What the task asks: Copy every line of the following data that includes the string "synthesis".

[Material for this task Boundary: Start]

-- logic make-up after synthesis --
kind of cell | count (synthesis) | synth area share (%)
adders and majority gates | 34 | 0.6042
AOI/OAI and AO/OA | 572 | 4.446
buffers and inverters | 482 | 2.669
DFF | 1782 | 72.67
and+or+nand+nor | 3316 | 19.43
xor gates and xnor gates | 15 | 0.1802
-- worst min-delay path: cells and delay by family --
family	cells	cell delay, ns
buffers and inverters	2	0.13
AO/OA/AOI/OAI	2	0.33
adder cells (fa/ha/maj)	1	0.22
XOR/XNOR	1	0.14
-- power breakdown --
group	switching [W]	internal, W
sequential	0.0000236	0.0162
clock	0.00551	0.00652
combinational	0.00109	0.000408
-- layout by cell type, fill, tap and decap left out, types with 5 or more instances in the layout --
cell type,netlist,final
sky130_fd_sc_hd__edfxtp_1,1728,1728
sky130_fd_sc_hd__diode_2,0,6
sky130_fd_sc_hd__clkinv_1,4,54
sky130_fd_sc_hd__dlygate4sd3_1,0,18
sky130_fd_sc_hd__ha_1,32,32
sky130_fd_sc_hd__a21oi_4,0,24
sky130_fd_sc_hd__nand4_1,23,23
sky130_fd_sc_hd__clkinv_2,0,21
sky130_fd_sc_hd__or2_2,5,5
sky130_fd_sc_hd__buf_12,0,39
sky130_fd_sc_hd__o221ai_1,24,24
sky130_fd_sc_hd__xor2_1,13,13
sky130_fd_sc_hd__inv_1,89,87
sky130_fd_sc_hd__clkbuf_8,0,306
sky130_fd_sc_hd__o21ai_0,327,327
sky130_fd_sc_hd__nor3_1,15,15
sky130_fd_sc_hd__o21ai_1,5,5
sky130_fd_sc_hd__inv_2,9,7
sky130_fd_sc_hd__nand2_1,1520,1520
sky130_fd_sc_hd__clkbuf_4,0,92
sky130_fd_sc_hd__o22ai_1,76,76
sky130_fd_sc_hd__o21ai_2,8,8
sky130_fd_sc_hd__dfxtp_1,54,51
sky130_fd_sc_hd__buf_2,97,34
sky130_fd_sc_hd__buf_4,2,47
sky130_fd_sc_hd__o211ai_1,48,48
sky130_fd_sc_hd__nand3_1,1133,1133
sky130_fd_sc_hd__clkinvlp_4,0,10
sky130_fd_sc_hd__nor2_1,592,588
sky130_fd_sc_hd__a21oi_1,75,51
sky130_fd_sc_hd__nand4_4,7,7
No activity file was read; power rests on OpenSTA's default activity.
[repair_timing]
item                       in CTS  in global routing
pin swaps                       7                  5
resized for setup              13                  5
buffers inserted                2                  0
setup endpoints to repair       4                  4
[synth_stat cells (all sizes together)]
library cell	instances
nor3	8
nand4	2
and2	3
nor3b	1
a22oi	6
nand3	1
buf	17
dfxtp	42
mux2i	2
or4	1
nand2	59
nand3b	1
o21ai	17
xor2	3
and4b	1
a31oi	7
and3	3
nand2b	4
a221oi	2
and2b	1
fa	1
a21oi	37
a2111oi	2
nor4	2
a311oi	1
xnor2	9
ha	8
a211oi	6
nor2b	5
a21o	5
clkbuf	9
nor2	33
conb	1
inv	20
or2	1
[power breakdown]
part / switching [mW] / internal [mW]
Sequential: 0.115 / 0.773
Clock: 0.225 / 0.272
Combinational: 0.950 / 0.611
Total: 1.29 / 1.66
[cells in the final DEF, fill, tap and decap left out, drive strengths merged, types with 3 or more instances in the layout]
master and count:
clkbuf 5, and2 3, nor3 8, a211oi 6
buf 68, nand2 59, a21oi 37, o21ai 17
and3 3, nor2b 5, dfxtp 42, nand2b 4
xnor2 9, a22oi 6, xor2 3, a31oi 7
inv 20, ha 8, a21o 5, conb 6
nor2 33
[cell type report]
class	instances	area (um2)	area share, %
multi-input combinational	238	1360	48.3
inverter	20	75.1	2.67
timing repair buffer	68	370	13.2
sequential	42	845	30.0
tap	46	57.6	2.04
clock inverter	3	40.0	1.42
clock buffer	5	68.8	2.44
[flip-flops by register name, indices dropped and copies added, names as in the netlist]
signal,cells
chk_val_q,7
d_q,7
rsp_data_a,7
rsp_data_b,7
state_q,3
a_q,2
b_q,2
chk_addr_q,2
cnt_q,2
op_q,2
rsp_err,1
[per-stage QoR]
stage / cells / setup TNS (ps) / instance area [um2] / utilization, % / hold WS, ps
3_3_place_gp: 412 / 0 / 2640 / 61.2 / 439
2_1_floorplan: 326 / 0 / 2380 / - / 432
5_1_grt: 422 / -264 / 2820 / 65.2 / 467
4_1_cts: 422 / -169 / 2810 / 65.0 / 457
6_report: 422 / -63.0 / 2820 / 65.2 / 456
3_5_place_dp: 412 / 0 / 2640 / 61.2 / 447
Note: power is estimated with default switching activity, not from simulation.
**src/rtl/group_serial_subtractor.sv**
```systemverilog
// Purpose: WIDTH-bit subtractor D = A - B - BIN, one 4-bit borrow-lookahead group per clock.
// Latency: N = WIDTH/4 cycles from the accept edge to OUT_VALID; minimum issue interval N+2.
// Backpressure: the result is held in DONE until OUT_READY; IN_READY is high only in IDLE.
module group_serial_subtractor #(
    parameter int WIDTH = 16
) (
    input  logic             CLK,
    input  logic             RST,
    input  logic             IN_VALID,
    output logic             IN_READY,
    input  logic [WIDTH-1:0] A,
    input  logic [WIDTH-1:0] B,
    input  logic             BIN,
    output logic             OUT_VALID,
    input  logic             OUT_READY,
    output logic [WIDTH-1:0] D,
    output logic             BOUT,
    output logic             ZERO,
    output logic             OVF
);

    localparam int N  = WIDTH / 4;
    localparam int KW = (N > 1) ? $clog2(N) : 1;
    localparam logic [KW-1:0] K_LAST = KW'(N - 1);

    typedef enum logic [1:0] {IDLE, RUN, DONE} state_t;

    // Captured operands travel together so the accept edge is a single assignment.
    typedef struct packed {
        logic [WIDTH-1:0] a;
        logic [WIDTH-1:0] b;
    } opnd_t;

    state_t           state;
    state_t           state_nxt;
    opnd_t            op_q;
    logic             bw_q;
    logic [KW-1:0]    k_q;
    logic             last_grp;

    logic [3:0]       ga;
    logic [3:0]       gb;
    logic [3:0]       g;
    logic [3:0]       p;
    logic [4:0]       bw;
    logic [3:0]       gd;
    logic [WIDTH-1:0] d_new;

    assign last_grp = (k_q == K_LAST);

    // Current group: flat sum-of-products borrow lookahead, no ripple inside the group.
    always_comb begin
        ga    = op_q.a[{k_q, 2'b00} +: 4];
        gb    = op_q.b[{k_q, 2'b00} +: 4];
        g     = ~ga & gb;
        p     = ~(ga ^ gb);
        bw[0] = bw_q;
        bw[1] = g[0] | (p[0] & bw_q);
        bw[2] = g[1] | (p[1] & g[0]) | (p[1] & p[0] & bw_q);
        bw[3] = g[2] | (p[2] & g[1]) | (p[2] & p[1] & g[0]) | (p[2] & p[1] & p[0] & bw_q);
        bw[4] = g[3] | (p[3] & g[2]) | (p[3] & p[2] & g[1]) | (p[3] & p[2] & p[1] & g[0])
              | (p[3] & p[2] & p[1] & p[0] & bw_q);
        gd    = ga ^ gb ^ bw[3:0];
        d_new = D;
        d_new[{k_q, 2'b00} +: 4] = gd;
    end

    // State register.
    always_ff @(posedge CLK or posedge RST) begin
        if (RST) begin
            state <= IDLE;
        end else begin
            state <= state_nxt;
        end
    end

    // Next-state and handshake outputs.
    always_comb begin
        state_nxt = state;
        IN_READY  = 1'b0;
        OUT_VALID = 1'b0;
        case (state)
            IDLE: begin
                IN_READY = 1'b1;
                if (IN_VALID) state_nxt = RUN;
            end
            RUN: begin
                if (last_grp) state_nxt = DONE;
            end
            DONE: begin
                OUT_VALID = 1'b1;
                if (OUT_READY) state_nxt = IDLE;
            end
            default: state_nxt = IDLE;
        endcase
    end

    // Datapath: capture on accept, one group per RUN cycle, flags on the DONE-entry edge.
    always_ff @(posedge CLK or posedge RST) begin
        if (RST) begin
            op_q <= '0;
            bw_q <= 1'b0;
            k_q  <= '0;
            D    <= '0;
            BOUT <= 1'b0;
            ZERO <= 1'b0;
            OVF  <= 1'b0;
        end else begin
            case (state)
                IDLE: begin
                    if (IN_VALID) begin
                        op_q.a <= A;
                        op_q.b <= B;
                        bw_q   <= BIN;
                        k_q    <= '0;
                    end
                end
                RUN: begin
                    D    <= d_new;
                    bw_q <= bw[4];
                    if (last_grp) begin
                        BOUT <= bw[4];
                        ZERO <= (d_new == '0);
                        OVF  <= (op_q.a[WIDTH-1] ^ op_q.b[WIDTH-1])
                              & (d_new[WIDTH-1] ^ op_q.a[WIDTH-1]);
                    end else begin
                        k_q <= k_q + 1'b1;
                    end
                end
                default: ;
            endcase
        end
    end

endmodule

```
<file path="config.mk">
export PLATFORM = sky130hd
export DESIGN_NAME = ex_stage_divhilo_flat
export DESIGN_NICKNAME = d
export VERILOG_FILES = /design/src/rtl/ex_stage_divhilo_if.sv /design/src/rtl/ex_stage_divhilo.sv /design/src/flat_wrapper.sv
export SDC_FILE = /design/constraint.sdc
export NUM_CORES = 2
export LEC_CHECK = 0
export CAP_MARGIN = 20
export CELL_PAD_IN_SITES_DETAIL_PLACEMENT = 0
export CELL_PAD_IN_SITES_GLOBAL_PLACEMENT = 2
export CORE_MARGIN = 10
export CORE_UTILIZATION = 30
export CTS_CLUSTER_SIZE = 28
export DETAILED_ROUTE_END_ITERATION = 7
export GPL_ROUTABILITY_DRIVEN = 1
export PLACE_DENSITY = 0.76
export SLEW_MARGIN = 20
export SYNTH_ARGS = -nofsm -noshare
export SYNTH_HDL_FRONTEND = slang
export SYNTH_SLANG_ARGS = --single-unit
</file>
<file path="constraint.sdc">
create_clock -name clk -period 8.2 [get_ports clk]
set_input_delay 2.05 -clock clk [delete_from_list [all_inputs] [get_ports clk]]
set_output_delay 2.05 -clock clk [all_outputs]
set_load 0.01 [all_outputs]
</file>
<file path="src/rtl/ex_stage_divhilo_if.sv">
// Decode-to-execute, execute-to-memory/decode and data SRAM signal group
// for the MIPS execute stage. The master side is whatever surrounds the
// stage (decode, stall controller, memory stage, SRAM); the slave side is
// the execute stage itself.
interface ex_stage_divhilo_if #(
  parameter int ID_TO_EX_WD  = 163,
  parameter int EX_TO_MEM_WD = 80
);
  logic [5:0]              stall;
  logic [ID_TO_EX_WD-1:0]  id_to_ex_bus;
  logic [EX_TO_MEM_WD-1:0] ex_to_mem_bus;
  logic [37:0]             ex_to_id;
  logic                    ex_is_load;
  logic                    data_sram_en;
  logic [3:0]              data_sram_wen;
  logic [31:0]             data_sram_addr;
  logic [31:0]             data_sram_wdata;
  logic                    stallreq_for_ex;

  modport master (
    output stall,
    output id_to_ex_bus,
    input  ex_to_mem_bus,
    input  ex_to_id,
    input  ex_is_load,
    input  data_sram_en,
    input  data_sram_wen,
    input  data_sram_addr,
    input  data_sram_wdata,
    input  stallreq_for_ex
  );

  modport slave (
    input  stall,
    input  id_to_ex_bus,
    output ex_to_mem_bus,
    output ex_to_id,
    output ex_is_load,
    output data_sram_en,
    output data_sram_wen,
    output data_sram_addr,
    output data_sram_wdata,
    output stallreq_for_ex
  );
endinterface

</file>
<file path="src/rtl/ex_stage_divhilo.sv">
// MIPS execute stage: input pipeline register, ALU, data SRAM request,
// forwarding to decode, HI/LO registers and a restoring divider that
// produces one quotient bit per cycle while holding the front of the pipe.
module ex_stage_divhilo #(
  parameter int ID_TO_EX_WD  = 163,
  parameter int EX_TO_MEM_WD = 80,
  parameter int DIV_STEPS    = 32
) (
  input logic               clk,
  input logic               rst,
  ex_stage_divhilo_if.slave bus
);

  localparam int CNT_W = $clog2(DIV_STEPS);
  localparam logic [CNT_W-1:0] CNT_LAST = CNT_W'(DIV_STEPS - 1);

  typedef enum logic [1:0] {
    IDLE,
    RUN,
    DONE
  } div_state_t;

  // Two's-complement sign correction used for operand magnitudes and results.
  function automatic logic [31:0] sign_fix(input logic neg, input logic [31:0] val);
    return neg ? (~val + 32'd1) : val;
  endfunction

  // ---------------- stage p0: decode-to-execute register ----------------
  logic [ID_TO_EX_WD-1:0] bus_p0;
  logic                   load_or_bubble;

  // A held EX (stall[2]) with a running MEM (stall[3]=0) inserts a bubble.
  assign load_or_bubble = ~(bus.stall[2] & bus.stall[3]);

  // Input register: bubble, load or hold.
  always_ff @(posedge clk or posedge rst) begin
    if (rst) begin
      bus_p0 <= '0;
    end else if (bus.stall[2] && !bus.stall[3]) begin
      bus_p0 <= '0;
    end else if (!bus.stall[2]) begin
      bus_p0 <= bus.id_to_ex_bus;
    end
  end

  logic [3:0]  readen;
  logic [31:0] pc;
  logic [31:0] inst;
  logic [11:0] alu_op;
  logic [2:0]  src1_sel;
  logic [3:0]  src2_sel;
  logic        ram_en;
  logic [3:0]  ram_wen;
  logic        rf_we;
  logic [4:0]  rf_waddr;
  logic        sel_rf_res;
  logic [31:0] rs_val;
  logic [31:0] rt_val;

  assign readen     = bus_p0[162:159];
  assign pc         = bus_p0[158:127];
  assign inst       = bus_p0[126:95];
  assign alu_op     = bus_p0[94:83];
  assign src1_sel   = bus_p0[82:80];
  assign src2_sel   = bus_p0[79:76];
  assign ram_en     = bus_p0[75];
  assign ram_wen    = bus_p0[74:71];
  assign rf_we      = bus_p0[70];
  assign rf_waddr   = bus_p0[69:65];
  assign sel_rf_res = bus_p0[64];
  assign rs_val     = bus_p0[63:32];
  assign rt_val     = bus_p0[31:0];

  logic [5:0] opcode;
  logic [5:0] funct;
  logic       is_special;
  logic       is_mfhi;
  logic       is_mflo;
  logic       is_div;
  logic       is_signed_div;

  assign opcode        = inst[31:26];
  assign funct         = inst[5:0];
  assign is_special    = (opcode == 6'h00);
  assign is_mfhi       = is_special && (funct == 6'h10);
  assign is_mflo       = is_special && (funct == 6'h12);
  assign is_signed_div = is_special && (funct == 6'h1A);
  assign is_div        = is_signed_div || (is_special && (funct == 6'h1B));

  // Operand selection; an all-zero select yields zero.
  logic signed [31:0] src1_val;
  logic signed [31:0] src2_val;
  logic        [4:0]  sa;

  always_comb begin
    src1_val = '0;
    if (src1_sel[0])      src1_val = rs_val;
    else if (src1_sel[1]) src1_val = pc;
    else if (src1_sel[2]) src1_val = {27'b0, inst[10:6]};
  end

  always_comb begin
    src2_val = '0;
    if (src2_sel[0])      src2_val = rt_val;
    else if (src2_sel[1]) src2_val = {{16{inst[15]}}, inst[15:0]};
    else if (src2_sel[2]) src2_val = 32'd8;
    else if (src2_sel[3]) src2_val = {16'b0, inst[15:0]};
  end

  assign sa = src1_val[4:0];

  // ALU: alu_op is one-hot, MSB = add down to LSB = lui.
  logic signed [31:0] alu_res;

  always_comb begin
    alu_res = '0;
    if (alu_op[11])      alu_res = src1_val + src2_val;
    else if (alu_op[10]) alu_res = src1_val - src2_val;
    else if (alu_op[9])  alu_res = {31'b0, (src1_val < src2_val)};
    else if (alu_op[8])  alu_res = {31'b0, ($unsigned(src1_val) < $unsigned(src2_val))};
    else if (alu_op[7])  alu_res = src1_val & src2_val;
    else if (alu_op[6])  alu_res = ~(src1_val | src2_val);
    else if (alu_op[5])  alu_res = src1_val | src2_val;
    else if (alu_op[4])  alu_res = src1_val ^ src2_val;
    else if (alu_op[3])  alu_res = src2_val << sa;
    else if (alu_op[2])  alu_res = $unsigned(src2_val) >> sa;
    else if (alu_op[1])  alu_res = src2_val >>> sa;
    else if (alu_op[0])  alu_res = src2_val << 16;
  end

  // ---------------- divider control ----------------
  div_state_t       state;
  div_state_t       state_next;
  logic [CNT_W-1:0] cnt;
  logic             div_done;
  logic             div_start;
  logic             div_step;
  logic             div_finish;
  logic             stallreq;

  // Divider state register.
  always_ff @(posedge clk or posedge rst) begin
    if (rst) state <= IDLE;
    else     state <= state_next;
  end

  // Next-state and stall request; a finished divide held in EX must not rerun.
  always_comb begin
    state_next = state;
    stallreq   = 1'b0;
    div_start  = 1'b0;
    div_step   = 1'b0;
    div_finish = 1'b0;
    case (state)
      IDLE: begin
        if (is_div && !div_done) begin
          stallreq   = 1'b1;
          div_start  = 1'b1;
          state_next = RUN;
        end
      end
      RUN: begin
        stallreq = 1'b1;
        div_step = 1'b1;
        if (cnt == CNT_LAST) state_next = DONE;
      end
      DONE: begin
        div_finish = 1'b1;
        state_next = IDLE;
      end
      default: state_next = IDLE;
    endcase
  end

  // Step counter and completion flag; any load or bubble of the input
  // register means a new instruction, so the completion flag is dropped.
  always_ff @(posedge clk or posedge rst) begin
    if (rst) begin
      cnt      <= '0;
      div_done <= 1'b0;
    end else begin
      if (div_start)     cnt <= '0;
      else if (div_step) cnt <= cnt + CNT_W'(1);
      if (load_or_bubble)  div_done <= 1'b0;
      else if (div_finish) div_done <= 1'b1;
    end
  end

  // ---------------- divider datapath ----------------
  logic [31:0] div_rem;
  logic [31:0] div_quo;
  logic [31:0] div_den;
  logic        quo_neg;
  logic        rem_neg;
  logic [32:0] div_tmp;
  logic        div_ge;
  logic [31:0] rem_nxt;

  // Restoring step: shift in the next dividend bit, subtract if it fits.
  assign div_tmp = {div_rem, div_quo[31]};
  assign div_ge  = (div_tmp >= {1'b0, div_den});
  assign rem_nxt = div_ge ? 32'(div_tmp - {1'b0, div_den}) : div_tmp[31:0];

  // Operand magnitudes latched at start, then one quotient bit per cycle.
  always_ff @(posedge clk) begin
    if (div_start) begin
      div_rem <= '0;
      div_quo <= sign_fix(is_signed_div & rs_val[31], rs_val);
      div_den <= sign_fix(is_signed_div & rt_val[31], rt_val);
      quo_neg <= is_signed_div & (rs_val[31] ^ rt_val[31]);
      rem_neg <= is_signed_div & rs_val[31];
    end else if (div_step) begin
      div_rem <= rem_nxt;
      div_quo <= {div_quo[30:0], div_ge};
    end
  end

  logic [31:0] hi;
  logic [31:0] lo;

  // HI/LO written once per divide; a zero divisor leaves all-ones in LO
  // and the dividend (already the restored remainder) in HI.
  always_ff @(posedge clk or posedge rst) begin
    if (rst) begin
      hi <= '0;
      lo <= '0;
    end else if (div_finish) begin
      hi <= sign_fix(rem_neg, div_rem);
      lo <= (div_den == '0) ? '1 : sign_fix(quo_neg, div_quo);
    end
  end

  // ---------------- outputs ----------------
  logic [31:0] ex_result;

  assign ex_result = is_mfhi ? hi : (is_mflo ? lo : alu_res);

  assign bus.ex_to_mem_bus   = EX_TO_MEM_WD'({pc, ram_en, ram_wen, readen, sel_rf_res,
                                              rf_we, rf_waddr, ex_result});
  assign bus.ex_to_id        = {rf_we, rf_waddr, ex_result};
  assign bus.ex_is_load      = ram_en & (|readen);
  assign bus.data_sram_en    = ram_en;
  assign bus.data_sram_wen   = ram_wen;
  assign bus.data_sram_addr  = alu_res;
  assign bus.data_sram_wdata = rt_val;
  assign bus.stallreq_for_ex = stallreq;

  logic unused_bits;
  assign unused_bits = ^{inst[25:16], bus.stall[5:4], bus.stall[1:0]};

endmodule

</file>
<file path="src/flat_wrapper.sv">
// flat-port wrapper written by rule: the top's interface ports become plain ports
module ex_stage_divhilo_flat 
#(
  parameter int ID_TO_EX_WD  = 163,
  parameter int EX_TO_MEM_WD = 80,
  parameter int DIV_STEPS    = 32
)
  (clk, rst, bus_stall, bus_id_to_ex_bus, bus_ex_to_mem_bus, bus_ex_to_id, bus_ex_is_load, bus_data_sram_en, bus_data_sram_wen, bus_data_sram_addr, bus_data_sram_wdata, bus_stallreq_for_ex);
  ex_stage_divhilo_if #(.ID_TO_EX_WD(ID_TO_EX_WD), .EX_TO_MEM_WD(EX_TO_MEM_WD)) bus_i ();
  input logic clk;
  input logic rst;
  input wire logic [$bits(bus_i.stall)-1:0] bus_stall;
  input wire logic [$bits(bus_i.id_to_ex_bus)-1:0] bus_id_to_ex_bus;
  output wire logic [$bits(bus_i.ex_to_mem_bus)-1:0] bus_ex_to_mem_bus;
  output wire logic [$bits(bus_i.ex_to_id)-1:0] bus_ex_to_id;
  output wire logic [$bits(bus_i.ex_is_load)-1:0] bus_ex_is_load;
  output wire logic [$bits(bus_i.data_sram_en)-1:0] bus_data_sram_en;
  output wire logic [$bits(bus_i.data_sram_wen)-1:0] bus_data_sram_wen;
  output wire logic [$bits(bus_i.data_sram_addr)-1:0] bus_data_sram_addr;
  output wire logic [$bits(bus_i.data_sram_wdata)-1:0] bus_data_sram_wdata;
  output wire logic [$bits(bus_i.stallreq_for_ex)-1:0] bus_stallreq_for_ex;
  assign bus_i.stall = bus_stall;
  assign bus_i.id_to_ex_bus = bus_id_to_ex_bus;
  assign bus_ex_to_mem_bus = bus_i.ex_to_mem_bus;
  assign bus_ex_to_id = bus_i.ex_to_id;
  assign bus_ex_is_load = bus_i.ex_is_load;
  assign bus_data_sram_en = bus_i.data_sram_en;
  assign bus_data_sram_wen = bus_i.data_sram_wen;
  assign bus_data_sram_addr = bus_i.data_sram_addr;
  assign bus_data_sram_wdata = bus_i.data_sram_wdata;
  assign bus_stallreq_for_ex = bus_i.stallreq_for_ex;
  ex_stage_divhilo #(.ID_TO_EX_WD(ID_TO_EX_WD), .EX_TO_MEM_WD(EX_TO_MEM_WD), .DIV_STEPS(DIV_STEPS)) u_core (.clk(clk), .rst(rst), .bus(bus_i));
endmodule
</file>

[Material for this task Boundary: End]
[Material for this task Boundary: Start]

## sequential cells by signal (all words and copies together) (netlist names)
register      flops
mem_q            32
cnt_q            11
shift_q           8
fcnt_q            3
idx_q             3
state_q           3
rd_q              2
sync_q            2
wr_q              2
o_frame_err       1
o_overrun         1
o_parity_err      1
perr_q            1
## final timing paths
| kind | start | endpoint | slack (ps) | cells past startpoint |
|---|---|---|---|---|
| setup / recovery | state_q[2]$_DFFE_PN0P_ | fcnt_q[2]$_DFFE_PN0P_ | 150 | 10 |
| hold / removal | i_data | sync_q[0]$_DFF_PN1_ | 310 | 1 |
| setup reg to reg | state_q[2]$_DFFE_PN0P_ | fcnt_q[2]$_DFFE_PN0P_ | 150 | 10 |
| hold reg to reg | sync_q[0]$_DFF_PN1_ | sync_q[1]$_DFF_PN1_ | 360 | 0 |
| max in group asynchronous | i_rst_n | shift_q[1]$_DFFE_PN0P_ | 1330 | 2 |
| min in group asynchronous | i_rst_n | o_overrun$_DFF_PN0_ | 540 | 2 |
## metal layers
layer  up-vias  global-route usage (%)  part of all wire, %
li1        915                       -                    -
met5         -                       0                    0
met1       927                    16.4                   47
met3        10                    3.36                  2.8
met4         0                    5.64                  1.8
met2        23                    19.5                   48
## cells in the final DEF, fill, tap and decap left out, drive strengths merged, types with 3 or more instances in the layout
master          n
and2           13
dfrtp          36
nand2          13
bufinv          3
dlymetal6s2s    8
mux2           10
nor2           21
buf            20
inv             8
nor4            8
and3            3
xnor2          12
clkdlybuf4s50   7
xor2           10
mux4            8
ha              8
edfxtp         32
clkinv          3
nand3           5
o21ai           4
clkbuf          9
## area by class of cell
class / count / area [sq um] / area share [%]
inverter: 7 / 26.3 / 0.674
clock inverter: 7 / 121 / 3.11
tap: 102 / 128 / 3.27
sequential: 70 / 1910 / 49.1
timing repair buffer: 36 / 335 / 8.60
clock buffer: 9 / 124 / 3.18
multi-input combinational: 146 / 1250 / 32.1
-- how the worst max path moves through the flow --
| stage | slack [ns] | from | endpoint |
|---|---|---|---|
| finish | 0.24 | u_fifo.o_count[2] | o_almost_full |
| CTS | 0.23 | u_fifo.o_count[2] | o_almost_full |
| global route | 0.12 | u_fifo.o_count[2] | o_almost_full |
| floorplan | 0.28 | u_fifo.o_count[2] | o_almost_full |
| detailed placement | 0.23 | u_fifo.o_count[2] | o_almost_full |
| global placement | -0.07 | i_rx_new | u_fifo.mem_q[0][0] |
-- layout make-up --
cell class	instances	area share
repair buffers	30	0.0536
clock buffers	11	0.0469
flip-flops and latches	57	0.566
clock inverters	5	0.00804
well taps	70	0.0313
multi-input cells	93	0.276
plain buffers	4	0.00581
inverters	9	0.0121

[Material for this task Boundary: End]

Solution to this exercise:
-- logic make-up after synthesis --
kind of cell | count (synthesis) | synth area share (%)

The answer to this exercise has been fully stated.